Sunday, June 07, 2015

colliding reminiscences

This weekend, we're commemorating both the 71st anniversary of D-Day and the 1989 Tiananmen massacre, 26 years ago.

In 1986, during the summer between my junior and senior years in high school, I went to France as part of the Nacel foreign-exchange program at the behest of my French teacher, Mrs. Landgrabe. She saw potential in my French ability; I was the best student in her classes, and she didn't want to see that talent go to waste. The Nacel program isn't a simultaneous exchange: it has more of a "building cultural bridges" emphasis in that the American student lives with a French host family one year, and le correspondant français lives with the American student's family the following year (which is approximately what happened).
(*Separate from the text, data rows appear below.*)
===== config.mk =====
export PLATFORM = sky130hd
export DESIGN_NAME = lsu_port
export DESIGN_NICKNAME = d
export VERILOG_FILES = /design/src/mem_pkg.sv /design/src/lsu_port.sv
export VERILOG_INCLUDE_DIRS = /design/src
export SDC_FILE = /design/constraint.sdc
export NUM_CORES = 1
export LEC_CHECK = 0
export ABC_AREA = 1
export BUFFER_PORTS_ARGS = -buffer_cell sky130_fd_sc_hd__buf_2
export CAP_MARGIN = 20
export CELL_PAD_IN_SITES_DETAIL_PLACEMENT = 1
export CELL_PAD_IN_SITES_GLOBAL_PLACEMENT = 1
export CORE_MARGIN = 10
export CORE_UTILIZATION = 36
export CTS_CLUSTER_DIAMETER = 50
export DETAILED_ROUTE_END_ITERATION = 12
export MAX_ROUTING_LAYER = met4
export PLACE_DENSITY_LB_ADDON = 0.1
export SETUP_SLACK_MARGIN = 0.3
export SLEW_MARGIN = 30
export SYNTH_ARGS = -nofsm -noshare
export SYNTH_HDL_FRONTEND = slang
export SYNTH_SLANG_ARGS = --single-unit
export TNS_END_PERCENT = 1

===== constraint.sdc =====
create_clock -name clk -period 7.7 [get_ports clk]
set_input_delay 1.54 -clock clk [delete_from_list [all_inputs] [get_ports clk]]
set_output_delay 1.54 -clock clk [all_outputs]
set_load 0.01 [all_outputs]

===== src/mem_defines.svh =====
/*
 * parameters of the memory subsystem
 * RAM depth, base address, data and instruction widths
 */
`ifndef MEM_DEFINES_SVH
`define MEM_DEFINES_SVH

// word-index width of the RAM
`define MEM_ADDR_BITS 8
`define MEM_WORDS (1 << `MEM_ADDR_BITS)

// byte address of the first RAM word
`define MEM_BASE 64'h0000_0000_8000_0000

// data path
`define XLEN 64
`define XLEN_BYTES (`XLEN / 8)
`define OFF_BITS 3

// instruction width
`define INST_W 32

`endif


===== src/mem_pkg.sv =====
/*
 * shared types of the memory subsystem
 * address, data, mask and index vectors, access size and arbiter enums,
 * port request and response structs
 */
`include "mem_defines.svh"

package mem_pkg;

    typedef logic [`XLEN-1:0]          addr_t;
    typedef logic [`XLEN-1:0]          word_t;
    typedef logic [`INST_W-1:0]        inst_t;
    typedef logic [`XLEN_BYTES-1:0]    bmask_t;
    typedef logic [`MEM_ADDR_BITS-1:0] ram_idx_t;

    typedef enum logic [1:0] {
        SZ_B,
        SZ_H,
        SZ_W,
        SZ_D
    } acc_size_e;

    // round-robin owner of the last grant
    typedef enum logic {
        PORT_FETCH,
        PORT_LSU
    } port_sel_e;

    typedef struct packed {
        logic      wr;
        acc_size_e size;
        logic      uns;
        addr_t     addr;
        word_t     wdata;
    } lsu_req_t;

    typedef struct packed {
        word_t rdata;
        logic  err;
    } lsu_rsp_t;

    typedef struct packed {
        inst_t inst;
        logic  err;
    } fetch_rsp_t;

    typedef struct packed {
        ram_idx_t idx;
        logic     we;
        bmask_t   mask;
        word_t    wdata;
    } ram_req_t;

endpackage


===== src/lsu_port.sv =====
/*
 * load/store port
 * alignment check, store byte mask and lane shift,
 * load lane select with zero or sign extension
 */
`include "mem_defines.svh"

module lsu_port (
    input  logic              clk,
    input  logic              rst,
    input  logic              req_valid,
    input  mem_pkg::lsu_req_t req,
    output logic              rsp_valid,
    output mem_pkg::lsu_rsp_t rsp,
    output logic              pend,
    output mem_pkg::ram_req_t ram_req,
    input  logic              gnt,
    input  logic              ret,
    input  mem_pkg::word_t    ram_rdata
);
    import mem_pkg::*;

    logic                 busy;
    logic                 accept;
    logic                 misaligned;
    bmask_t               mask_base;
    addr_t                off_addr;
    ram_req_t             ram_req_d;
    acc_size_e            size_q;
    logic                 uns_q;
    logic [`OFF_BITS-1:0] off_q;
    word_t                lane;
    word_t                load_data;

    // strobes while busy are dropped
    assign accept = req_valid && !busy;

    always_comb begin
        misaligned = 1'b0;
        mask_base  = '1;
        case (req.size)
            SZ_B: mask_base = 8'h01;
            SZ_H: begin
                misaligned = req.addr[0];
                mask_base  = 8'h03;
            end
            SZ_W: begin
                misaligned = |req.addr[1:0];
                mask_base  = 8'h0f;
            end
            default: misaligned = |req.addr[`OFF_BITS-1:0];
        endcase
    end

    assign off_addr        = req.addr - `MEM_BASE;
    assign ram_req_d.idx   = off_addr[`MEM_ADDR_BITS+`OFF_BITS-1:`OFF_BITS];
    assign ram_req_d.we    = req.wr;
    assign ram_req_d.mask  = mask_base << req.addr[`OFF_BITS-1:0];
    assign ram_req_d.wdata = req.wdata << {req.addr[`OFF_BITS-1:0], 3'b000};

    always_ff @(posedge clk) begin
        if (rst) begin
            busy <= 1'b0;
            pend <= 1'b0;
        end else if (accept && !misaligned) begin
            busy <= 1'b1;
            pend <= 1'b1;
        end else begin
            if (gnt) pend <= 1'b0;
            if (ret) busy <= 1'b0;
        end
    end

    always_ff @(posedge clk) begin
        if (accept && !misaligned) begin
            ram_req <= ram_req_d;
            size_q  <= req.size;
            uns_q   <= req.uns;
            off_q   <= req.addr[`OFF_BITS-1:0];
        end
    end

    // move the addressed lane down to bit 0
    assign lane = ram_rdata >> {off_q, 3'b000};

    always_comb begin
        case (size_q)
            SZ_B: load_data = uns_q ? {{(`XLEN-8){1'b0}}, lane[7:0]}
                                    : {{(`XLEN-8){lane[7]}}, lane[7:0]};
            SZ_H: load_data = uns_q ? {{(`XLEN-16){1'b0}}, lane[15:0]}
                                    : {{(`XLEN-16){lane[15]}}, lane[15:0]};
            SZ_W: load_data = uns_q ? {{(`XLEN-32){1'b0}}, lane[31:0]}
                                    : {{(`XLEN-32){lane[31]}}, lane[31:0]};
            default: load_data = lane;
        endcase
    end

    always_ff @(posedge clk) begin
        if (rst) rsp_valid <= 1'b0;
        else     rsp_valid <= ret || (accept && misaligned);
    end

    // zero data for stores and for misaligned access
    always_ff @(posedge clk) begin
        if (ret) begin
            rsp.rdata <= ram_req.we ? '0 : load_data;
            rsp.err   <= 1'b0;
        end else if (accept && misaligned) begin
            rsp.rdata <= '0;
            rsp.err   <= 1'b1;
        end
    end

endmodule


# Word-level counts from Yosys, hierarchy flattened
# Cells that the tools add are included.
[totals] reg_bits=155 latchBits=0 mem_bits_rw=0 mem_bits_ro=0 in_bits=201 out_inout_bits=148 elab_cells=46 n_memories=0
[classes] add_sub_neg=1 n_mul=0 div=0 order_cmp=0 eq_ne=4 shift=3 n_mux=13 n_bitwise=0 reduce_logical=13
[op_table] cell="64-bit 2-to-1 mux" count=4
[op_table] cell="64-bit case mux with 3 select lines" count=1
[op_table] cell="65-bit 2-to-1 mux" count=2
[op_table] cell="64-bit by 6-bit left shift with 64-bit output" count=1
[op_table] cell="64-bit by 6-bit >> shifter with 64-bit output" count=1
[op_table] cell="8-bit case mux with 3 select lines" count=1
[op_table] cell="11-bit by 1-bit subtractor with 11-bit output (second input constant)" count=1
[op_table] cell="8-bit by 3-bit left shift with 8-bit output" count=1
[op_table] cell="2-bit nonzero test" count=3
[op_table] cell="2-bit by 1-bit equality test with 1-bit output (second input constant)" count=2
[op_table] cell="2-bit equality test (second input constant)" count=2
[op_table] cell="2-bit logical NOT" count=2
[op_table] cell="1-bit 2-to-1 mux" count=4
[op_table] cell="1-bit logical AND" count=3
[op_table] cell="1-bit case mux with 3 select lines" count=1
[op_table] cell="3-bit OR reduction" count=1
[op_table] cell="1-bit logical NOT" count=2
[op_table] cell="2-bit OR reduction" count=1
[op_table] cell="1-bit logical OR" count=1

# Depth between registers and ports, before layout
[depth] ltp_word=5 depth_mapped=14 depth_no_buf=11

# Least setup slack after synthesis
# Ideal clock, no wire load.
[synth_path] kind="input to register" start="input req[65] (netlist bit)" end="register busy" setup_time_ps=78 t_arrival_ps=6247 path_slack_ps=1375 path_stages=8 path_buffers=1 cell_sequence="clkbuf_1 inv_2 nand2_1 nor2_1 o21ai_0 nor2_1 inv_1 a21oi_1"
[synth_via] elab_chain_cells=5 elab_cells_between_ends=7 cone_classes="mux (2); reduce/logical (5)"
[synth_rtl] item="start, declared" line_no="lsu_port.sv:12" source="input mem_pkg::lsu_req_t req,"
[synth_rtl] item="3-bit OR reduction / 2-bit OR reduction (equally long branches)" line_no="lsu_port.sv:51, lsu_port.sv:48"
[synth_rtl] item="1-bit case mux with 3 select lines *" line_no="lsu_port.sv:41" source="case (req.size)"
[synth_rtl] item="1-bit logical NOT *" line_no="lsu_port.sv:65" source="end else if (accept && !misaligned) begin"
[synth_rtl] item="1-bit logical AND *" line_no="lsu_port.sv:65"
[synth_rtl] item="1-bit 2-to-1 mux / 2-bit nonzero test (equally long branches)"
[synth_rtl] item="end signal, assigned" line_no="lsu_port.sv:63" source="busy <= 1'b0;"
[synth_rtl] item="end signal, assigned" line_no="lsu_port.sv:66" source="busy <= 1'b1;"
[synth_rtl] item="end signal, assigned" line_no="lsu_port.sv:70" source="if (ret) busy <= 1'b0;"
[synth_rtl] item="end, declared" line_no="lsu_port.sv:23" source="logic busy;"
# Mark *: on every way between the ends. The rest lies on a longest branch, timed or not.
# A chain may end at the register's enable or synchronous reset.

# Worst setup path in the final report
[layout_path] start="input req[65] (netlist bit)" end="register ram_req[48] (netlist bit), enable pin"
[layout_via] elab_chain_cells=4 elab_cells_between_ends=5 cone_classes="mux (1); reduce/logical (4)"
[layout_rtl] item="3-bit OR reduction / 2-bit OR reduction (equally long branches)" line_no="lsu_port.sv:51, lsu_port.sv:48"
[layout_rtl] item="1-bit case mux with 3 select lines *" line_no="lsu_port.sv:41"
[layout_rtl] item="1-bit logical NOT *" line_no="lsu_port.sv:75" source="if (accept && !misaligned) begin"
[layout_rtl] item="1-bit logical AND *" line_no="lsu_port.sv:75"
[layout_rtl] item="end signal, assigned" line_no="lsu_port.sv:76" source="ram_req <= ram_req_d;"
[layout_rtl] item="end, declared" line_no="lsu_port.sv:16" source="output mem_pkg::ram_req_t ram_req,"
# Marked as above.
My French, up to that point, had been purely academic in nature, i.e., unnatural, stilted, "classroom" French. A month in France, living with a family that spoke little to no English, was a trial by fire, and my French improved by leaps and bounds. By the end of that month, I was thinking in French instead of merely translating. My French Papa noted this with approval: "Tu parles plus vite; tu cherches moins les mots," he said. I don't think I'm there any longer, given my general lack of practice, but I used to be able to fool French folks into thinking I was a native speaker. Once, while hosting a French couple in the States, the husband said to me, "Parfois on oublie que vous n'êtes pas français!"—Sometimes we forget you're not French. Quite a high compliment.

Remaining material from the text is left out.